Input for this task →

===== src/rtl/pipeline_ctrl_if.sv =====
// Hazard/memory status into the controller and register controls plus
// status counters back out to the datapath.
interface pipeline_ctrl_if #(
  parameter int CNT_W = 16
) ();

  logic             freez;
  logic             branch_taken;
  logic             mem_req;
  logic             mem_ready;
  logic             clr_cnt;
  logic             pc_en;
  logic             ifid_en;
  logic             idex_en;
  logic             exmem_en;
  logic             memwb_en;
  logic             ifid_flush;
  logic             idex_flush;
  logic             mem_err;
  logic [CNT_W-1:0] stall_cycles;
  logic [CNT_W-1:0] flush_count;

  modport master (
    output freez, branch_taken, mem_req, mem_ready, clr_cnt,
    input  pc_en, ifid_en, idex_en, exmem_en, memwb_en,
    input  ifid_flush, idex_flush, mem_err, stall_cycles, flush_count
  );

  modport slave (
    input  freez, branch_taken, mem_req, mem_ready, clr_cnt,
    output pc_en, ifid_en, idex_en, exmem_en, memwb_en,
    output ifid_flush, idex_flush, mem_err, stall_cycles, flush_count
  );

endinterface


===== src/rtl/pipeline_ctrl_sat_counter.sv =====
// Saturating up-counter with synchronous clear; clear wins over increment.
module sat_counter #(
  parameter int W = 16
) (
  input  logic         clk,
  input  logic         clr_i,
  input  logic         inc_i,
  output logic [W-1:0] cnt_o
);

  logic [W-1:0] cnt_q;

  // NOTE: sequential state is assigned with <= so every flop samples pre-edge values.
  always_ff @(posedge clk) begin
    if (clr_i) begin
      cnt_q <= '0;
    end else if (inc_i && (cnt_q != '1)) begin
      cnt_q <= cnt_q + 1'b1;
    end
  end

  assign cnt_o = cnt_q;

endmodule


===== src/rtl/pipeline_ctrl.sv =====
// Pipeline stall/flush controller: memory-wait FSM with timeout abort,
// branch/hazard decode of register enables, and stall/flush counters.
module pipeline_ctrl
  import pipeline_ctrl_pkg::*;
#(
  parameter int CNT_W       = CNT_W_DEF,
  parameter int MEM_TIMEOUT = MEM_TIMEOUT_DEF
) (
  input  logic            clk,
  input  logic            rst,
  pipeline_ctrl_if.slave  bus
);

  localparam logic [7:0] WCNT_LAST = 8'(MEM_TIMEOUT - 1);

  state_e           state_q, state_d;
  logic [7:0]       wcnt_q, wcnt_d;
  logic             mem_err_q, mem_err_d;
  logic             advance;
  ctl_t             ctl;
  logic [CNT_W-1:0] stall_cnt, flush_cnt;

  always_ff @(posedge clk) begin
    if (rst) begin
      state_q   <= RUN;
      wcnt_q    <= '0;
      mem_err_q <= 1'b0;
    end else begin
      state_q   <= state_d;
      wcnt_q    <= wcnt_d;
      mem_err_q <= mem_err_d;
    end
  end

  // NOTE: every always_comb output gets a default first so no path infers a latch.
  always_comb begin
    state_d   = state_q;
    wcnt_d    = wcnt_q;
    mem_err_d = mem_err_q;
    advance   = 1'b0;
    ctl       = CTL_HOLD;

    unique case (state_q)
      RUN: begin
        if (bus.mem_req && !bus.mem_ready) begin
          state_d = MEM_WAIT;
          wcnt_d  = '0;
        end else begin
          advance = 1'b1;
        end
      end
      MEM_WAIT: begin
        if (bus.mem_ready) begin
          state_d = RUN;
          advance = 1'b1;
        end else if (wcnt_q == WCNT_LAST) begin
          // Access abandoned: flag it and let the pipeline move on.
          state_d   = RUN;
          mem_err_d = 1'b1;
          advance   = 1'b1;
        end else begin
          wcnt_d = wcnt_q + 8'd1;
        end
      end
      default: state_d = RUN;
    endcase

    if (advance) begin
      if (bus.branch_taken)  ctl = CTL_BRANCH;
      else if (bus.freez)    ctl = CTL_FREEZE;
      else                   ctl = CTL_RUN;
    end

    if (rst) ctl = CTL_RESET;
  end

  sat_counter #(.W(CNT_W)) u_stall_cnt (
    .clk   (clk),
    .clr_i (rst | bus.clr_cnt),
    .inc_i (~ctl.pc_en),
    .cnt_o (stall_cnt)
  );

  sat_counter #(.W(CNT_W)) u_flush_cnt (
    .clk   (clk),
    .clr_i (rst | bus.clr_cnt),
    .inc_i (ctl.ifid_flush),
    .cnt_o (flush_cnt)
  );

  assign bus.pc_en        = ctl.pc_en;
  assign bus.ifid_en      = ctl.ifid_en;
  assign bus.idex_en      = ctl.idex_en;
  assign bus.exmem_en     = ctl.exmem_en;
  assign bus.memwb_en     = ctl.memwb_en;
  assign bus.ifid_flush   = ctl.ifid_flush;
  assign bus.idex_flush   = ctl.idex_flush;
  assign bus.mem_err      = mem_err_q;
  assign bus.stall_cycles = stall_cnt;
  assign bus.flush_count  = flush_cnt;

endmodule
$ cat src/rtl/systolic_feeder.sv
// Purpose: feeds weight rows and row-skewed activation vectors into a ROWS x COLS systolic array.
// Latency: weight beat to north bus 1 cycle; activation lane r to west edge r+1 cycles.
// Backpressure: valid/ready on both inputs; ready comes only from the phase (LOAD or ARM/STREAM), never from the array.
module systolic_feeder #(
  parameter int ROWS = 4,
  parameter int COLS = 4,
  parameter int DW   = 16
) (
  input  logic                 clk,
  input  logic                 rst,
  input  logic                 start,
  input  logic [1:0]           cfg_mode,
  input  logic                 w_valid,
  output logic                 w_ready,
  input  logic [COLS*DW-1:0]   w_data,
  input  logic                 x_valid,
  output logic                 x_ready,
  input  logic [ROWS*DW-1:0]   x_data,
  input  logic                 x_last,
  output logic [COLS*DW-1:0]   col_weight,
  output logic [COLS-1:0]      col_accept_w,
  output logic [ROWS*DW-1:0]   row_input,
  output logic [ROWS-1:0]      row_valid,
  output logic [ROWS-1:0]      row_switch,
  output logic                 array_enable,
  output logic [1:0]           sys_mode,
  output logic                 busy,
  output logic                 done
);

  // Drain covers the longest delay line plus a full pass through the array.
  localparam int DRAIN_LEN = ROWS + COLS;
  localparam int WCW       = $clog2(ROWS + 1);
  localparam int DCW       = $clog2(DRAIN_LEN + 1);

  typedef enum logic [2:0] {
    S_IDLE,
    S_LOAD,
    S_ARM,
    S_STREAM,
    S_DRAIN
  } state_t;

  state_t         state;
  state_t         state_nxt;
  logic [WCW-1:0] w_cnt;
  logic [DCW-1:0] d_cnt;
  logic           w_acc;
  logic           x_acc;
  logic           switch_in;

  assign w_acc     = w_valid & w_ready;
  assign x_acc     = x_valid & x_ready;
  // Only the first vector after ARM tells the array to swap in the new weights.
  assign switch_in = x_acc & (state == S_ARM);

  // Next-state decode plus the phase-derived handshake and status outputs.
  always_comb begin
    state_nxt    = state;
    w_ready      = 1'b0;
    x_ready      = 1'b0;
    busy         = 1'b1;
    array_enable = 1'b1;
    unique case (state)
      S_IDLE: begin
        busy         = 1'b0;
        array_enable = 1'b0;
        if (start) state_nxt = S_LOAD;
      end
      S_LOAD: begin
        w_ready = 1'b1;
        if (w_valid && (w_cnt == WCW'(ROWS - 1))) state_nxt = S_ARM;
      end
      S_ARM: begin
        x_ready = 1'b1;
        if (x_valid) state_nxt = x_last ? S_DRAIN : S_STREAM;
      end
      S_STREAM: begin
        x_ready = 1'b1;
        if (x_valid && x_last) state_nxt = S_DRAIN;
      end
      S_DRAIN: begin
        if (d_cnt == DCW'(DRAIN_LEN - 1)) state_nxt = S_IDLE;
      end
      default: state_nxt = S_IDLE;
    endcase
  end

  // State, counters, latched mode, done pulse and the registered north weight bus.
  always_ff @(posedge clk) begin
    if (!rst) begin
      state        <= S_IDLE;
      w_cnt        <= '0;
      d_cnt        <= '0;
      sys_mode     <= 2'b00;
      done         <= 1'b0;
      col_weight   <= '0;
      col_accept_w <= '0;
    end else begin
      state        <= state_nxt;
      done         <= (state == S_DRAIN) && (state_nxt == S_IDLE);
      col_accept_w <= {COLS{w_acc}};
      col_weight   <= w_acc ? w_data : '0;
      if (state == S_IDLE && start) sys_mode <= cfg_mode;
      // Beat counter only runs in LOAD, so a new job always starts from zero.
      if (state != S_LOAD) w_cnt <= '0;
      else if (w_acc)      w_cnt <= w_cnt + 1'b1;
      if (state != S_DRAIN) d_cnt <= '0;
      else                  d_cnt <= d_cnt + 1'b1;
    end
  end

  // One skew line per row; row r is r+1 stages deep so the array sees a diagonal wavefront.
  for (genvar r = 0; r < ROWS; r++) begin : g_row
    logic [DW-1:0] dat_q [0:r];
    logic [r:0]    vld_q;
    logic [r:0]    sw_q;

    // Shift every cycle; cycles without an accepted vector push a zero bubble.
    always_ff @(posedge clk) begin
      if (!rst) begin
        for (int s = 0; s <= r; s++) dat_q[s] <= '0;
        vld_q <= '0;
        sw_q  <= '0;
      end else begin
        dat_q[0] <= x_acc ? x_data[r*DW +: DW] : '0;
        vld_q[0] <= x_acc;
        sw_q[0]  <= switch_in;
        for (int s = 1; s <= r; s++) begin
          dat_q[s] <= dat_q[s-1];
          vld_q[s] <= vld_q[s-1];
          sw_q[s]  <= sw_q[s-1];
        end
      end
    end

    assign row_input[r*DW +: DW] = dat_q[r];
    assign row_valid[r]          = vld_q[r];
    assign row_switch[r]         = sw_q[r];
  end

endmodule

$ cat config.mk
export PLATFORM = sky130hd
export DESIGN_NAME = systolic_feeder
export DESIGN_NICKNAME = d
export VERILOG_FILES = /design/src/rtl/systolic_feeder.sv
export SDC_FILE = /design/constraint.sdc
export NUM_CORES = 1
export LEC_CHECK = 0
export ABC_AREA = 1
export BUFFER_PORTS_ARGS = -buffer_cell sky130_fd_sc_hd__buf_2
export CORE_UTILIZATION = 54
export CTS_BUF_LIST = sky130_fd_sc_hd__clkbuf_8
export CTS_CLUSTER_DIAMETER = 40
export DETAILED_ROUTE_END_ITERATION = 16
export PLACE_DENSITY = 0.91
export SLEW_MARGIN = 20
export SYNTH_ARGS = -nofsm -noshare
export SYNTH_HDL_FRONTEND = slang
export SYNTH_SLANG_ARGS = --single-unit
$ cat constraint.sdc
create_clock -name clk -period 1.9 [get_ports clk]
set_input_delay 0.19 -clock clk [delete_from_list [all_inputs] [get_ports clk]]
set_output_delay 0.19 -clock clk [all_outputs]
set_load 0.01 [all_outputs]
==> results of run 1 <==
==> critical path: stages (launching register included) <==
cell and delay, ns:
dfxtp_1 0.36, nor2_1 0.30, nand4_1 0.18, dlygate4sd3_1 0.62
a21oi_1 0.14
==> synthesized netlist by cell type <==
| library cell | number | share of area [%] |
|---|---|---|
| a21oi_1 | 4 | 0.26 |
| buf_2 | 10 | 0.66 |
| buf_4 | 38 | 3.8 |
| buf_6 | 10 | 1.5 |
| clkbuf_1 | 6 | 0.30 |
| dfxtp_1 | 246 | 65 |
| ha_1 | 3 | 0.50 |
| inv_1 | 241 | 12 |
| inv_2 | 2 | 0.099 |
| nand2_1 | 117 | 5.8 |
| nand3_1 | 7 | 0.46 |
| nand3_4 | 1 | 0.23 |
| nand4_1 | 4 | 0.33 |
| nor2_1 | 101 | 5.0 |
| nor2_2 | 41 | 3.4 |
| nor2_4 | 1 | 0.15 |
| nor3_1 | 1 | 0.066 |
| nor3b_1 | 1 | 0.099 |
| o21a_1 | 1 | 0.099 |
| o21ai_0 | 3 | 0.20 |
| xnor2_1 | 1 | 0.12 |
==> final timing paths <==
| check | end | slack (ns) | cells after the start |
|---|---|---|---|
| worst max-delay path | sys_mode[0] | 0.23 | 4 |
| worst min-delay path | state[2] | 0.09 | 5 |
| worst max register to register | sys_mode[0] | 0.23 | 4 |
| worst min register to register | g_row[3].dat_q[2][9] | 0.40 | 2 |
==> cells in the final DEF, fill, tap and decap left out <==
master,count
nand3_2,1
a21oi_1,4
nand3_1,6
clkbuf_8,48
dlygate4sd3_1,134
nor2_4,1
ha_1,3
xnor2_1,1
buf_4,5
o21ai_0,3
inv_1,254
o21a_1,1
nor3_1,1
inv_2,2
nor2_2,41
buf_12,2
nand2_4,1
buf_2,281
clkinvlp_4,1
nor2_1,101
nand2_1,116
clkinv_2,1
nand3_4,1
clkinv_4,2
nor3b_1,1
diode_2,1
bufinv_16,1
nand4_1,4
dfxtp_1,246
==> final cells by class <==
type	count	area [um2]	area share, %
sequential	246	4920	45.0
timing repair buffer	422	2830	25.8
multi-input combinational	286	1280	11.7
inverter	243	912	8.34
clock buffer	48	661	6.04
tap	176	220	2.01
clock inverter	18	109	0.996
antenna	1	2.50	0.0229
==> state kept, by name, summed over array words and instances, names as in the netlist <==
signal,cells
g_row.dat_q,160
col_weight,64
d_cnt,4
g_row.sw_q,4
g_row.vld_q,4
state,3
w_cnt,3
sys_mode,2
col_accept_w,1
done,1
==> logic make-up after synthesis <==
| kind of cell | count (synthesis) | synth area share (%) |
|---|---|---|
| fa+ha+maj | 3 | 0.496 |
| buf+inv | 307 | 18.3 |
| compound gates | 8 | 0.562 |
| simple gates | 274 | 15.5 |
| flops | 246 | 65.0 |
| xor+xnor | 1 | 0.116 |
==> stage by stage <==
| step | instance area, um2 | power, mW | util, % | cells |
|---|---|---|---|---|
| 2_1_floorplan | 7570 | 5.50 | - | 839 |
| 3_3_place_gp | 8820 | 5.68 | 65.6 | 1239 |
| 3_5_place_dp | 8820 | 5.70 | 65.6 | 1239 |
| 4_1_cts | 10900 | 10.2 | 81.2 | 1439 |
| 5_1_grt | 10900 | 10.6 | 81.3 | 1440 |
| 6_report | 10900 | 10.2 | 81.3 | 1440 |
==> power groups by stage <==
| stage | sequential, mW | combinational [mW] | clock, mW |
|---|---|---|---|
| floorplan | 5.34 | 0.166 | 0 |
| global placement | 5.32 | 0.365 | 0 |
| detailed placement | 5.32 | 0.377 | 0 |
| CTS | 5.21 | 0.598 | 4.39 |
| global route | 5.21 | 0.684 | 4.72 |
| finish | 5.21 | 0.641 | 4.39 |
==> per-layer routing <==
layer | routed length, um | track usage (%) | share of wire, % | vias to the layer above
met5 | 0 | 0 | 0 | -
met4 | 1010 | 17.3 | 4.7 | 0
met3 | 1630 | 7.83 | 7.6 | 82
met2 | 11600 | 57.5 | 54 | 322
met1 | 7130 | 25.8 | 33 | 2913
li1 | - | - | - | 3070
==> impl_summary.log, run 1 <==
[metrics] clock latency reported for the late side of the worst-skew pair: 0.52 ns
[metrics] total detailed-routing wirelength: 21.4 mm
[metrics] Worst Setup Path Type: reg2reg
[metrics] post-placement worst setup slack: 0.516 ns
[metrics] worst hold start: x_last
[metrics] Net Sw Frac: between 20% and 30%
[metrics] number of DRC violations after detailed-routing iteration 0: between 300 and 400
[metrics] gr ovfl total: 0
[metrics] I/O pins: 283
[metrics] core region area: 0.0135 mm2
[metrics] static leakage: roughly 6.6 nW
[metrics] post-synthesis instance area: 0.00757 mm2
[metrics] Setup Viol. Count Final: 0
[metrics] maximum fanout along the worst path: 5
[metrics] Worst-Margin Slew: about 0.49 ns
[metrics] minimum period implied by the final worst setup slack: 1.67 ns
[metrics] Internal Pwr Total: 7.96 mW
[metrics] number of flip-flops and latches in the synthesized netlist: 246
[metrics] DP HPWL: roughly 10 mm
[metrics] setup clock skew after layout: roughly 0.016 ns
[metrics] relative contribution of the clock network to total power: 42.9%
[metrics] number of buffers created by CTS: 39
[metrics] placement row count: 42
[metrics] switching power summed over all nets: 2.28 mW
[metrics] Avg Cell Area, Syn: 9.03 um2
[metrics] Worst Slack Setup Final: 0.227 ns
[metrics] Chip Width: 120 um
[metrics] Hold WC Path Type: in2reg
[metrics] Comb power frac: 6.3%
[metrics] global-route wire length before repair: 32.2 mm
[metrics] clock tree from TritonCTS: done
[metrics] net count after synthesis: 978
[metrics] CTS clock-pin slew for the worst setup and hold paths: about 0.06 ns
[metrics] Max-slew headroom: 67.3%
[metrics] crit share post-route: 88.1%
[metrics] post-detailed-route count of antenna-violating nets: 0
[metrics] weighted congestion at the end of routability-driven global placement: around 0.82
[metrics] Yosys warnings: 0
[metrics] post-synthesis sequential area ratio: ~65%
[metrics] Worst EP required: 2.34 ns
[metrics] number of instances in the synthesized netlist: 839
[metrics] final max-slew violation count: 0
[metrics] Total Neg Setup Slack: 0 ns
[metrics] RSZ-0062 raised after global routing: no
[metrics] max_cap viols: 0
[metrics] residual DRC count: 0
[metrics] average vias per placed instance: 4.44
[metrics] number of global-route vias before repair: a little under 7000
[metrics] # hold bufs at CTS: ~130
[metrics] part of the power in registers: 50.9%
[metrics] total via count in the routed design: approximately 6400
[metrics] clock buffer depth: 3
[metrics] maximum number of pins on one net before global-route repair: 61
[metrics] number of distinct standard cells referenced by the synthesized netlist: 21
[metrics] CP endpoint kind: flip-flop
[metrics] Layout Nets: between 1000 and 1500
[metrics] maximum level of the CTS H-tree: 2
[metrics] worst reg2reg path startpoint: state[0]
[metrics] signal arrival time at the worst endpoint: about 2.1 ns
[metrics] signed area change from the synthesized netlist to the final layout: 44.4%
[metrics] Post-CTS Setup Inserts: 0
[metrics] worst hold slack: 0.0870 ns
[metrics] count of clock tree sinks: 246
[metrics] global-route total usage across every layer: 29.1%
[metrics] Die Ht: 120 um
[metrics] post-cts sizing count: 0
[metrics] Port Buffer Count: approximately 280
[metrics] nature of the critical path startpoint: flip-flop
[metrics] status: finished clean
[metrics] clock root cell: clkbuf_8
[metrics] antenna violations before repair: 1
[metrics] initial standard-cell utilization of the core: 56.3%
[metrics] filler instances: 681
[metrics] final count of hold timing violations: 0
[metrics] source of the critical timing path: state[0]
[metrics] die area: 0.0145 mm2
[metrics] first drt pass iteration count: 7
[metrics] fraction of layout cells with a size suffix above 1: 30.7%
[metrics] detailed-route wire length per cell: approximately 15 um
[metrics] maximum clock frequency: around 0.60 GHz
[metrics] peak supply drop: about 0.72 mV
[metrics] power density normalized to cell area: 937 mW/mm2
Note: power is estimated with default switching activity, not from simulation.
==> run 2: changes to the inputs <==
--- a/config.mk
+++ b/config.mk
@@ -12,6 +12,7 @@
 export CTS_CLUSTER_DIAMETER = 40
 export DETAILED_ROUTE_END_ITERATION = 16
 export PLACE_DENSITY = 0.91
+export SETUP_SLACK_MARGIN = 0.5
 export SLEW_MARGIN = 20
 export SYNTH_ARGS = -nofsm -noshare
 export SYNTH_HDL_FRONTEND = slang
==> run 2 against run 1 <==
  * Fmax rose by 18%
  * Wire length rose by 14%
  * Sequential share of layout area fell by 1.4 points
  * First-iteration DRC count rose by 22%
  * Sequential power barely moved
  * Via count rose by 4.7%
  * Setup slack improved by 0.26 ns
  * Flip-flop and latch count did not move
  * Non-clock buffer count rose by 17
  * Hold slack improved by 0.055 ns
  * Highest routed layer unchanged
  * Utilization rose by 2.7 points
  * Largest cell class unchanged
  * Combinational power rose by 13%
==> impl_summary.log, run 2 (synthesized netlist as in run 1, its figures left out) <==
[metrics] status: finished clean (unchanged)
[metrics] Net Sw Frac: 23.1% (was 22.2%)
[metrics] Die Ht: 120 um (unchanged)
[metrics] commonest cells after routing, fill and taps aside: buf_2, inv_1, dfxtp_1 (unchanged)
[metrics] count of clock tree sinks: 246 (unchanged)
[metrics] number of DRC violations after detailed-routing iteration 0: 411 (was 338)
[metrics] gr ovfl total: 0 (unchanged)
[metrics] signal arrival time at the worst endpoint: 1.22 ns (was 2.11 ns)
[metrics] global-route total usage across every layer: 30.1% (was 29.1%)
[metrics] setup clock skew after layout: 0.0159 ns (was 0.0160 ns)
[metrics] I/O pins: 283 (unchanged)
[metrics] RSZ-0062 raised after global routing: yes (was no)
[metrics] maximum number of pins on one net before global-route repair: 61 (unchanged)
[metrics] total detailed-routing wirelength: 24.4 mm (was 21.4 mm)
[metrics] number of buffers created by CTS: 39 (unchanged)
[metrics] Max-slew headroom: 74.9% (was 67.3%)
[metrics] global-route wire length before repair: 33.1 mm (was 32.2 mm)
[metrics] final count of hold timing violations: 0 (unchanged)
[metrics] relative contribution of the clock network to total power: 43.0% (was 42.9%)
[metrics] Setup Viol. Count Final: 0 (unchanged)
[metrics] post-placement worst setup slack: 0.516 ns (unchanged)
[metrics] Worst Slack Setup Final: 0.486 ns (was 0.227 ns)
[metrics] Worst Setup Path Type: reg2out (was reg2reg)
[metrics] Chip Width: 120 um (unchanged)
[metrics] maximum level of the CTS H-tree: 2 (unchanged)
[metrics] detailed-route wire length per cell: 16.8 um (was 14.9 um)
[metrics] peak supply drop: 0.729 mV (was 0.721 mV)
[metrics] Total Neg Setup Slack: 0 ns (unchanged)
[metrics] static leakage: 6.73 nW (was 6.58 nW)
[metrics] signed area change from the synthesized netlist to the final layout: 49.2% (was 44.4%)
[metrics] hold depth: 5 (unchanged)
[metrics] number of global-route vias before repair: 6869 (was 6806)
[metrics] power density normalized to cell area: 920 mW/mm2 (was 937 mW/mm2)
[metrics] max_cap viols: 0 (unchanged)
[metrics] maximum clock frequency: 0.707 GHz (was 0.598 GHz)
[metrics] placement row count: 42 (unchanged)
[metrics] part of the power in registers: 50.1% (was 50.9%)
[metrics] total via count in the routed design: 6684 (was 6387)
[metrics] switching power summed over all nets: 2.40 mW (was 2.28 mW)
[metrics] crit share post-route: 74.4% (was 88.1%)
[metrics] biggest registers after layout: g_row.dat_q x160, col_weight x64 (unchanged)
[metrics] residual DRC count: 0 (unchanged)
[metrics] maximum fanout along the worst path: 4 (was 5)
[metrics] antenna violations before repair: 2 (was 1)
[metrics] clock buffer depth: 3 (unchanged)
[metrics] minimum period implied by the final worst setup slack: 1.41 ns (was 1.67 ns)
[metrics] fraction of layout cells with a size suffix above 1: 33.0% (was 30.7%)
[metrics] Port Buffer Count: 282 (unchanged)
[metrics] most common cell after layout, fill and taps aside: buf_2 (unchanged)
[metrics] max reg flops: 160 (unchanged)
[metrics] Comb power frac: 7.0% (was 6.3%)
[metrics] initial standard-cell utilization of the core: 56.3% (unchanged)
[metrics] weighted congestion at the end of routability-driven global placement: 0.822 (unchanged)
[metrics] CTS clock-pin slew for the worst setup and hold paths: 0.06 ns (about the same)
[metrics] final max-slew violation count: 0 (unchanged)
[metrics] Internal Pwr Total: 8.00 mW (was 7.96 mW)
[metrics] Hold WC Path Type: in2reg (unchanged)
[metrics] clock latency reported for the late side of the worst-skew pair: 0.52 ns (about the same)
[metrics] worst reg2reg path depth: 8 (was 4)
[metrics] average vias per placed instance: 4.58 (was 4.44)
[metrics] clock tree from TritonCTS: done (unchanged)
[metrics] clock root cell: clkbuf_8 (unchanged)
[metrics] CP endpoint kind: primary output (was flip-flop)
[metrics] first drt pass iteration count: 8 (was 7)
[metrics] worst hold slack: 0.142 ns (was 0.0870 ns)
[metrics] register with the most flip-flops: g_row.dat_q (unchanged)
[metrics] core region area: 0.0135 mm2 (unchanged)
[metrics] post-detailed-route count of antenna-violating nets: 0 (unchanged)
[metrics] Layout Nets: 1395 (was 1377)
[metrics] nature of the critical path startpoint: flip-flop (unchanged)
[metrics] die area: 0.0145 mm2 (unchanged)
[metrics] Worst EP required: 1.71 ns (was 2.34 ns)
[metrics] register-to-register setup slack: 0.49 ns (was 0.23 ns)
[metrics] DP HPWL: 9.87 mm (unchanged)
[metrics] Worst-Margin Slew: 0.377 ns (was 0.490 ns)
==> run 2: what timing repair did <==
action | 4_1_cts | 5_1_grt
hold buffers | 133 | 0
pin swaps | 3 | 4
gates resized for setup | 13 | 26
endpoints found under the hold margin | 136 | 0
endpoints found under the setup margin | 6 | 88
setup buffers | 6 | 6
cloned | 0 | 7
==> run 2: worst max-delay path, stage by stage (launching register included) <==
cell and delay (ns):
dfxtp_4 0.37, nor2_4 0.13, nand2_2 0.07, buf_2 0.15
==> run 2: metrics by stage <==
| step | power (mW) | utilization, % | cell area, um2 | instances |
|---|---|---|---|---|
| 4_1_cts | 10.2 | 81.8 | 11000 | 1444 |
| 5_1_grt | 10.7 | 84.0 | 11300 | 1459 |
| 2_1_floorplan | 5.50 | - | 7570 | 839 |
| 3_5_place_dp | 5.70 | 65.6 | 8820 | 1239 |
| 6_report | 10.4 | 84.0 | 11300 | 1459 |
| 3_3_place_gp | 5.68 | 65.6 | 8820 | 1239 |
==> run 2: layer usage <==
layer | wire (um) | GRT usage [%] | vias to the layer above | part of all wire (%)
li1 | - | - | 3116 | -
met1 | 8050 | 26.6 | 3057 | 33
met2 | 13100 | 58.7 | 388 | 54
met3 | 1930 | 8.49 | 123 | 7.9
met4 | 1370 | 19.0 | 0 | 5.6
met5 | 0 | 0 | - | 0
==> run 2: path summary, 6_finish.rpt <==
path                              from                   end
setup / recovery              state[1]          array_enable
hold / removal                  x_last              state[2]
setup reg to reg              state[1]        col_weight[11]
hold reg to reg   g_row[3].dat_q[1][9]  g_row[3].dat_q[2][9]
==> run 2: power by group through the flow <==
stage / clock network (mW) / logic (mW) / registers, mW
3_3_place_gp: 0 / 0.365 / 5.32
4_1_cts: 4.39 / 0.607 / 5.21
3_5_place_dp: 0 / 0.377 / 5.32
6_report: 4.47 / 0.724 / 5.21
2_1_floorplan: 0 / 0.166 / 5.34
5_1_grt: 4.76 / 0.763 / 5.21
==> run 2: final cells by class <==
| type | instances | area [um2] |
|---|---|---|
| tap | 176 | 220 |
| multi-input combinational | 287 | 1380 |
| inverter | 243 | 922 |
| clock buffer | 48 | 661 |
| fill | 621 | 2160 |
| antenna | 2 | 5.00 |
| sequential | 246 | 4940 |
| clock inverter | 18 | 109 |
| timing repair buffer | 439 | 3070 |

Exercise objective →
Please output exactly the lines between the one holding "[metrics] number of instances" and the one holding "[metrics] average vias per placed instance: 4.44" in the records above, inclusive, and nothing more.

Your response →
[metrics] number of instances in the synthesized netlist: 839
[metrics] final max-slew violation count: 0
[metrics] Total Neg Setup Slack: 0 ns
[metrics] RSZ-0062 raised after global routing: no
[metrics] max_cap viols: 0
[metrics] residual DRC count: 0
[metrics] average vias per placed instance: 4.44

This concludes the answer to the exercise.